TASK
Search the data for the string "decap" and copy each line in which it appears.
################
Source: an optimization exercise on an open RTL-to-GDS flow (aim: small area, a short achievable clock period and few clock cycles per item). Production flows keep margins and buffers that such runs may drop. RTL that was checked went through simulation tests only; none was proved equivalent to the original. The RTL of runs 3 to 8 was laid out without a check of its function.

==> flow/flow/run.sh <==
#!/bin/bash
# Own layout flow: the standard flow (standard synthesis, floorplan, power
# grid, placement, CTS, routing) with two changes to how it is made:
#  - ports are buffered with buf_1 instead of the default buffer choice;
#  - timing repair only resizes and swaps pins (no buffer trees or cloning).
# ORFS writes every tool's full log under orfs/logs/; make's own output goes
# to flow_make.log here.
set -euo pipefail
export BUFFER_PORTS_ARGS="-buffer_cell sky130_fd_sc_hd__buf_1"
export SETUP_MOVE_SEQUENCE="sizeup,swap"
export SKIP_GATE_CLONING=1
bash standard.sh finish > flow_make.log 2>&1
==> flow/standard.sh <==
#!/bin/bash
# synth_recipe.tcl (not shown) runs the flow's synth.tcl, then flattens the netlist and writes it again
# the make line also repeats each setting of config.mk as NAME=value (left out here)
make -C /OpenROAD-flow-scripts/flow DESIGN_CONFIG=/design/flow/config.mk WORK_HOME=/design/flow/orfs CLKGATE_MAP_FILE= SYNTH_SCRIPT=/design/flow/synth_recipe.tcl "${@:-finish}"
==> flow/config.mk <==
export PLATFORM = sky130hd
export DESIGN_NAME = ascon_perm_engine
export DESIGN_NICKNAME = ascon_perm_engine
export VERILOG_FILES = /design/flow/design.v
export SDC_FILE = /design/flow/constraint.sdc
export NUM_CORES = 4
export LEC_CHECK = 0
export CAP_MARGIN = 20
export CORE_MARGIN = 2
export CORE_UTILIZATION = 40
export PLACE_DENSITY = 0.75
export SETUP_SLACK_MARGIN = 2.0
export SLEW_MARGIN = 20
==> flow/constraint.sdc <==
create_clock -name core_clock -period 5.0 [get_ports {clk}]
set_input_delay 1.0000 -clock core_clock [delete_from_list [all_inputs] [get_ports {clk}]]
set_output_delay 1.0000 -clock core_clock [all_outputs]
set_load 0.01 [all_outputs]
==> flow/design.v <==
`default_nettype none
module ascon_perm_engine #(
    parameter int UNROLL  = 1,
    parameter int SLICE_W = 64
) (
    input  logic         clk,
    input  logic         rst,
    input  logic         in_valid_i,
    output logic         in_ready_o,
    input  logic [3:0]   rounds_i,
    input  logic [319:0] state_i,
    output logic         out_valid_o,
    input  logic         out_ready_i,
    output logic [319:0] state_o,
    output logic         busy_o
);
    localparam int W = 64;
    logic [319:0] st_q;        
    logic [3:0]   r_q;         
    logic         busy_q;      
    logic         valid_q;     
    logic         run_q;       
    logic         ld_q;        
    function automatic logic [W-1:0] ror(input logic [W-1:0] x, input int n);
        ror = (x >> n) | (x << (W - n));
    endfunction
    function automatic logic [319:0] half_a(input logic [319:0] s, input logic [7:0] c);
        logic [W-1:0] x0, x1, x2, x3, x4;
        logic [W-1:0] t0, t1, t2, t3, t4;
        x0 = s[4*W +: W];
        x1 = s[3*W +: W];
        x2 = s[2*W +: W];
        x3 = s[1*W +: W];
        x4 = s[0*W +: W];
        x2 = x2 ^ {{(W-8){1'b0}}, c};
        x0 = x0 ^ x4;
        x4 = x4 ^ x3;
        x2 = x2 ^ x1;
        t0 = ~x0 & x1;
        t1 = ~x1 & x2;
        t2 = ~x2 & x3;
        t3 = ~x3 & x4;
        t4 = ~x4 & x0;
        x0 = x0 ^ t1;
        x1 = x1 ^ t2;
        x2 = x2 ^ t3;
        x3 = x3 ^ t4;
        x4 = x4 ^ t0;
        x1 = x1 ^ x0;
        x0 = x0 ^ x4;
        x3 = x3 ^ x2;
        x2 = ~x2;
        half_a = {x0, x1, x2, x3, x4};
    endfunction
    function automatic logic [319:0] lin(input logic [319:0] s);
        logic [W-1:0] x0, x1, x2, x3, x4;
        x0 = s[4*W +: W];
        x1 = s[3*W +: W];
        x2 = s[2*W +: W];
        x3 = s[1*W +: W];
        x4 = s[0*W +: W];
        x0 = x0 ^ ror(x0, 19) ^ ror(x0, 28);
        x1 = x1 ^ ror(x1, 61) ^ ror(x1, 39);
        x2 = x2 ^ ror(x2, 1)  ^ ror(x2, 6);
        x3 = x3 ^ ror(x3, 10) ^ ror(x3, 17);
        x4 = x4 ^ ror(x4, 7)  ^ ror(x4, 41);
        lin = {x0, x1, x2, x3, x4};
    endfunction
    logic [319:0] l_q;         
    logic         dlv;         
    logic         acc;         
    logic [3:0]   r0;          
    logic [3:0]   r_d;
    logic [319:0] a_in;
    always_comb begin
        l_q  = lin(st_q);
        dlv  = valid_q & out_ready_i;
        in_ready_o = ~busy_q | dlv;
        acc  = in_valid_i & in_ready_o;
        r0   = ((rounds_i == 4'd0) || (rounds_i > 4'd12)) ? 4'd0 : 4'd12 - rounds_i;
        r_d  = run_q ? r_q + 4'd1 : r0;
        a_in[319:160] = run_q ? l_q[319:160] : state_i[319:160];
        a_in[159:0]   = ld_q  ? state_i[159:0] : l_q[159:0];
    end
    always_ff @(posedge clk) begin
        if (rst) begin
            busy_q  <= 1'b0;
            valid_q <= 1'b0;
            run_q   <= 1'b0;
            ld_q    <= 1'b1;
        end else if (acc) begin
            busy_q  <= 1'b1;
            valid_q <= (r0 == 4'd11);
            run_q   <= (r0 != 4'd11);
            ld_q    <= (r0 == 4'd11);
        end else if (dlv) begin
            busy_q  <= 1'b0;
            valid_q <= 1'b0;
        end else if (run_q) begin
            valid_q <= (r_q == 4'd10);
            run_q   <= (r_q != 4'd10);
            ld_q    <= (r_q == 4'd10);
        end
    end
    always_ff @(posedge clk) begin
        if (~valid_q | out_ready_i) begin
            st_q <= half_a(a_in, {~r_d, r_d});
            r_q  <= r_d;
        end
    end
    assign out_valid_o = valid_q;
    assign busy_o      = busy_q;
    assign state_o     = l_q;
endmodule
`default_nettype wire
==> out/qor.csv, run 1 <==
metric;value;unit
number of global-route vias before repair;20000;
gpl congestion;0.943;
post-synthesis cell type count;49;
max cap viols;0;
cell breakdown of the critical path;xor3_2 > buf_1;
via density per instance;5.53;
most frequent cell after synthesis;xnor2_1;
CTS Buf Count;42;
most frequent cells after synthesis;xnor2_1, edfxtp_1, xor2_1;
HPWL Detailed;112000;µm
FF-to-FF End;st_q[80];
DRT Pass-1 Iters;6;
via count;21000;
first-pass GRT wire length;170000;µm
post-route cell area;34200;µm²
CTS max path bufs;3;
die height;271;µm
Boundary Pins;651;
Slew Viols, Final;0;
1st-iter DRT viols;2272;
Site Rows;97;
fin cells;3800;
synth-to-layout area growth;19.9;%
Initial Util;40.6;%
DRT antenna net count;0;
area leader, netlist;edfxtp_1;
Hold Fails Final Rpt;0;
ratio of cells with drive above 1 in the final layout;12.1;%
RSZ-0062 raised after global routing;true;
Post-DP Area;32100;µm²
Worst Hold Class;input port to flop;
ranking of synthesized cells by area;edfxtp_1, xnor2_1, xor3_1;
CTS tree;done;
grt total ovfl;0;
# setup viols final;0;
slew margin rel.;37.8;%
flip-flop and latch count after synthesis;328;
setup TNS;0;ns
Hold-fix buffers, CTS;0;
die area;73400;µm²
clock latency (worst-skew pair);0.59;ns
flop2flop setup slack;2.03;ns
largest net degree at the start of global routing;105;
crit path max fanout;3;
clock transition at the registers of the reported paths;0.06;ns
core area;70300;µm²
fin nets;3289;
CP peak stage delay;0.75;ns
FFs w/ async S/R, synth;0;%
outcome;timing/DRC/antenna clean;
hold path depth;2;
Placed Cells;3726;
CP required;4.00;ns
clk sinks;328;
FF-to-FF Start;run_q;
slew at the pin with the worst max-slew slack;0.933;ns
mapped cell area;28500;µm²
Detailed Route WL;131000;µm
Worst setup EP type;primary output;
Syn Area/Cell;13.2;µm²
Synth top area share;34.1;%
startpoint types;flop;
gr usage total;34.5;%
Hold Crit Start;rst;
Hold Crit Endpoint;run_q;
initial antenna violation count;7;
Yosys Warn Count;1;
Die Width;271;µm
post-synthesis sequential area ratio;34.4;%
Buf+Inv Stages, Crit Path;1;
ys flop type;edfxtp_1;
kind of critical path;flop to primary output;
Buffers on Ports;650;
post-synthesis cell count;2155;
Largest delay share family, worst path;flip-flops;
Mapped Nets;2614;
Final Skew;0.0200;ns
Highest Clock Rate;321;MHz
CP arrival;2.12;ns
Final Core Density;48.6;%
Max H-tree Level;2;
min cycle time layout;3.12;ns
Post-synth EDFFs;324;
Clock Tree Root;clkbuf_16;
final period utilization;62.3;%
# DRC;0;
Routed WL per cell;34.4;µm
r2r worst-path depth;4;
crit path max-delay cell type;edfxtp_1;
==> sequential cells by signal, summed over array words and instances, names as in the netlist <==
register,count
busy_q,1
ld_q,1
r_q,4
run_q,1
st_q,320
valid_q,1
==> cell families (layout without fill, tap and decap cells) <==
| kind of cell | count (synthesis) | after routing | synth area share, % |
|---|---|---|---|
| muxes | 380 | 380 | 14.0 |
| and+or+nand+nor | 166 | 166 | 3.05 |
| AOI/OAI and AO/OA | 21 | 21 | 0.623 |
| xor gates and xnor gates | 1018 | 1018 | 38.9 |
| other | 0 | 4 | 0 |
| DFF | 328 | 328 | 34.4 |
| buffers and inverters | 47 | 748 | 1.09 |
| adders and majority gates | 195 | 195 | 8.00 |
==> how the worst max path moves through the flow <==
stage | cells after the start | from | slack (ns) | to
CTS | 3 | st_q[203] | 1.86 | state_o[206]
global placement | 9 | rounds_i[0] | 1.44 | st_q[65]
floorplan | 1 | out_ready_i | 1.29 | r_q[0]
finish | 2 | st_q[263] | 1.88 | state_o[263]
detailed placement | 9 | rounds_i[0] | 1.36 | st_q[65]
global route | 3 | st_q[118] | 1.93 | state_o[118]
==> cell usage in the layout (no fill, tap or decap), types with 11 or more instances in the layout <==
master     instances
nor2b_1           67
buf_1            635
edfxtp_1         324
xor2_1           321
nand2_1           68
xnor2_2           85
clkinv_1          13
buf_4             12
buf_2             11
ha_1             131
mux2i_1          252
xor3_1           122
xor3_2            21
xnor2_1          461
mux2_2           121
clkbuf_16         42
maj3_1            64
==> through the flow <==
stage	setup slack (ns)	hold WS, ns
floorplan	1.29	0.673
global route	1.93	0.680
global placement	1.44	0.641
finish	1.88	0.664
detailed placement	1.36	0.662
CTS	1.86	0.638
==> worst reg2reg max path, cell delays in order (launching register included) <==
cell,delay [ns]
dfxtp_4,0.95
mux2i_1,0.66
ha_1,0.36
xor2_1,0.58
xor2_1,0.14
==> routing by layer <==
layer	global-route usage [%]	routed length [µm]	vias to the layer above
met5	0	46	-
li1	-	-	8984
met4	10.8	4580	6
met1	45.8	53000	10700
met3	6.20	11400	159
met2	57.2	61800	1227
==> what timing repair did <==
item	CTS	global route
resized for setup	95	52
pin swaps	12	17
setup endpoints to repair	80	49
buffers inserted	0	0
==> final cells by class <==
cell class                      instances  area [µm²]
Fill cell                            6395       36100
Multi-Input combinational cell       1780       19200
Sequential cell                       328        9820
Timing Repair Buffer                  669        2700
Tap cell                              940        1180
Clock buffer                           48        1070
Clock inverter                         22         146
Inverter                                9        33.8
Antenna cell                            4        10.0
Testbench counts, summed over its fixed seeds: cycles 11,884, items 1,280.
==> run 2, diff against run 1 <==
==> flow/flow/run.sh (replaced) <==
#!/bin/bash
# Own layout flow: the standard flow (standard synthesis, floorplan, power
# grid, placement, CTS, routing) with two changes to how it is made:
#  - ports are buffered with buf_2 instead of the default buffer choice;
#  - timing repair uses its default moves.
# ORFS writes every tool's full log under orfs/logs/; make's own output goes
# to flow_make.log here.
set -euo pipefail
export BUFFER_PORTS_ARGS="-buffer_cell sky130_fd_sc_hd__buf_2"


bash standard.sh finish > flow_make.log 2>&1
--- a/flow/config.mk
+++ b/flow/config.mk
@@ -8,6 +8,5 @@
 export CAP_MARGIN = 20
 export CORE_MARGIN = 2
 export CORE_UTILIZATION = 40
-export PLACE_DENSITY = 0.75
-export SETUP_SLACK_MARGIN = 2.0
+export SETUP_SLACK_MARGIN = 1.5
 export SLEW_MARGIN = 20
==> out/qor.csv, run 2 <==
metric;value;unit;change
Initial Util;40.6;%;unchanged
initial antenna violation count;8;;+1
synth-to-layout area growth;20.2;%;
Largest delay share family, worst path;flip-flops;;
gpl congestion;0.992;;+5.2%
setup TNS;0;ns;unchanged
post-synthesis cell type count;49;;unchanged
min cycle time layout;3.38;ns;+0.258 ns
fin cells;3805;;+0.13%
# setup viols final;0;;unchanged
HPWL Detailed;112000;µm;+0.51%
largest registers;st_q (320), r_q (4);;
Boundary Pins;651;;unchanged
mapped cell area;28500;µm²;unchanged
cell breakdown of the critical path;xnor2_2 > xnor2_1 > buf_2;;
Detailed Route WL;132000;µm;+0.69%
via count;20900;;-0.71%
RSZ-0062 raised after global routing;false;;
Post-Synth Simple-Gate Area;3.05;%;unchanged
ys flop type;edfxtp_1;;
clock transition at the registers of the reported paths;0.05;ns;about the same
Yosys Warn Count;1;;unchanged
Placed Cells;3724;;-0.054%
gr usage total;34.8;%;+0.21 points
final period utilization;67.5;%;+5.2 points
slew at the pin with the worst max-slew slack;0.924;ns;-0.00858 ns
Synth Area in XOR/XNOR;38.9;%;unchanged
worst hold slack;0.612;ns;-0.0525 ns
Worst Hold Class;input port to flop;;
FFs w/ async S/R, synth;0;%;unchanged
die height;271;µm;unchanged
Final Core Density;48.7;%;+0.12 points
Mapped Nets;2614;;unchanged
core area;70300;µm²;unchanged
flip-flop and latch count after synthesis;328;;unchanged
Final Skew;0.0207;ns;+0.000667 ns
startpoint types;flop;;
crit path max fanout;3;;unchanged
most frequent cell after synthesis;xnor2_1;;
Slew Viols, Final;0;;unchanged
DRT Pass-1 Iters;5;;-1
first-pass GRT wire length;173000;µm;+1.8%
DRT antenna net count;0;;unchanged
ratio of cells with drive above 1 in the final layout;30.4;%;+18 points
CTS tree;done;;
compound-cell area share of the yosys netlist;0.623;%;unchanged
CP required;4.00;ns;about the same
max cap viols;0;;unchanged
number of diodes;0;;-4
slew margin rel.;37.9;%;+0.13 points
adder-cell share of the synthesized area;8.00;%;unchanged
Syn Area/Cell;13.2;µm²;unchanged
Highest Clock Rate;296;MHz;-7.6%
# DRC;0;;unchanged
CP peak stage delay;0.79;ns;+0.04 ns
most common cell after layout, fill and taps aside;buf_2;;
Routed WL per cell;34.6;µm;+0.56%
Die Width;271;µm;unchanged
most flop-heavy register;st_q;;
largest net degree at the start of global routing;115;;+9.5%
mux share of post-synthesis cell area;14.0;%;unchanged
outcome;timing/DRC/antenna clean;;
area leader, netlist;edfxtp_1;;
Clock Tree Root;clkbuf_16;;
CTS max path bufs;3;;unchanged
number of global-route vias before repair;21000;;+5.1%
Buffers on Ports;650;;unchanged
ranking of synthesized cells by area;edfxtp_1, xnor2_1, xor3_1;;
CP arrival;2.38;ns;+0.26 ns
main combinational cell family by area after synthesis;XOR/XNOR gates;;
crit path max-delay cell type;edfxtp_1;;
CTS Buf Count;44;;+4.8%
Worst setup EP type;primary output;;
via density per instance;5.49;;-0.84%
Hold Fails Final Rpt;0;;unchanged
die area;73400;µm²;unchanged
most frequent cells after synthesis;xnor2_1, edfxtp_1, xor2_1;;
Buf+Inv Stages, Crit Path;1;;unchanged
max FFs per register;320;;unchanged
1st-iter DRT viols;2249;;-1.0%
Site Rows;97;;unchanged
clk sinks;328;;unchanged
Post-synth EDFFs;324;;unchanged
grt total ovfl;0;;unchanged
fin nets;3289;;unchanged
clock latency (worst-skew pair);0.60;ns;about the same
Hold-fix buffers, CTS;0;;unchanged
post-synthesis cell count;2155;;unchanged
Max H-tree Level;2;;unchanged
kind of critical path;flop to primary output;;
post-synthesis sequential area ratio;34.4;%;unchanged
Synth top area share;34.1;%;unchanged
most frequent cells in the layout;buf_2, xnor2_1, edfxtp_1, xor2_1, mux2i_1;;
-- run 2: cell counts after synthesis --
No cell type changed its count.
-- run 2: layout make-up --
class / instances / area (µm²)
Clock inverter: 22 / 189
Timing Repair Buffer: 667 / 3460
Multi-Input combinational cell: 1780 / 18400
Clock buffer: 59 / 1180
Inverter: 9 / 33.8
Sequential cell: 328 / 9820
Fill cell: 6462 / 36000
Tap cell: 940 / 1180
-- run 2: what timing repair did --
| action | CTS | global route |
|---|---|---|
| gates resized for setup | 0 | 1 |
| setup buffers | 0 | 0 |
| endpoints found under the setup margin | 0 | 1 |
| hold endpoints to repair | 0 | 0 |
-- run 2: final timing paths --
path            start            to  slack, ns  cells after the start
max          st_q[71]  state_o[125]       1.62                      3
max reg2reg      ld_q     st_q[305]       1.96                      5
min               rst        busy_q       0.61                      2
min reg2reg    busy_q        busy_q       0.64                      2
-- run 2: metal layers --
layer  part of all wire [%]  GRT usage [%]  up-vias
met2                     48           58.4     1069
li1                       -              -     8966
met4                    3.7           11.9        4
met3                    7.8           5.62      182
met5                  0.020              0        -
met1                     40           45.3    10700
-- run 2: worst reg2reg max path, cell delays in order (launching register included) --
cell and delay, ns:
dfxtp_4 0.67, buf_12 0.45, mux2i_1 0.93, ha_1 0.40
xor2_1 0.18, xnor2_1 0.15
-- run 2: cells by family after synthesis --
logic type	after synthesis
fa+ha+maj	195
mux	380
buf+inv	47
compound gates	21
simple gates	166
xor+xnor	1018
flops	328
-- run 2: through the flow --
| step | setup slack [ns] | instance area [µm²] |
|---|---|---|
| after floorplan | 1.29 | 28500 |
| after global placement | 1.49 | 32900 |
| after detailed placement | 1.43 | 32900 |
| after CTS | 1.55 | 34200 |
| after global routing | 1.69 | 34300 |
| final | 1.62 | 34300 |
################
FINAL ANSWER
==> cell families (layout without fill, tap and decap cells) <==
==> cell usage in the layout (no fill, tap or decap), types with 11 or more instances in the layout <==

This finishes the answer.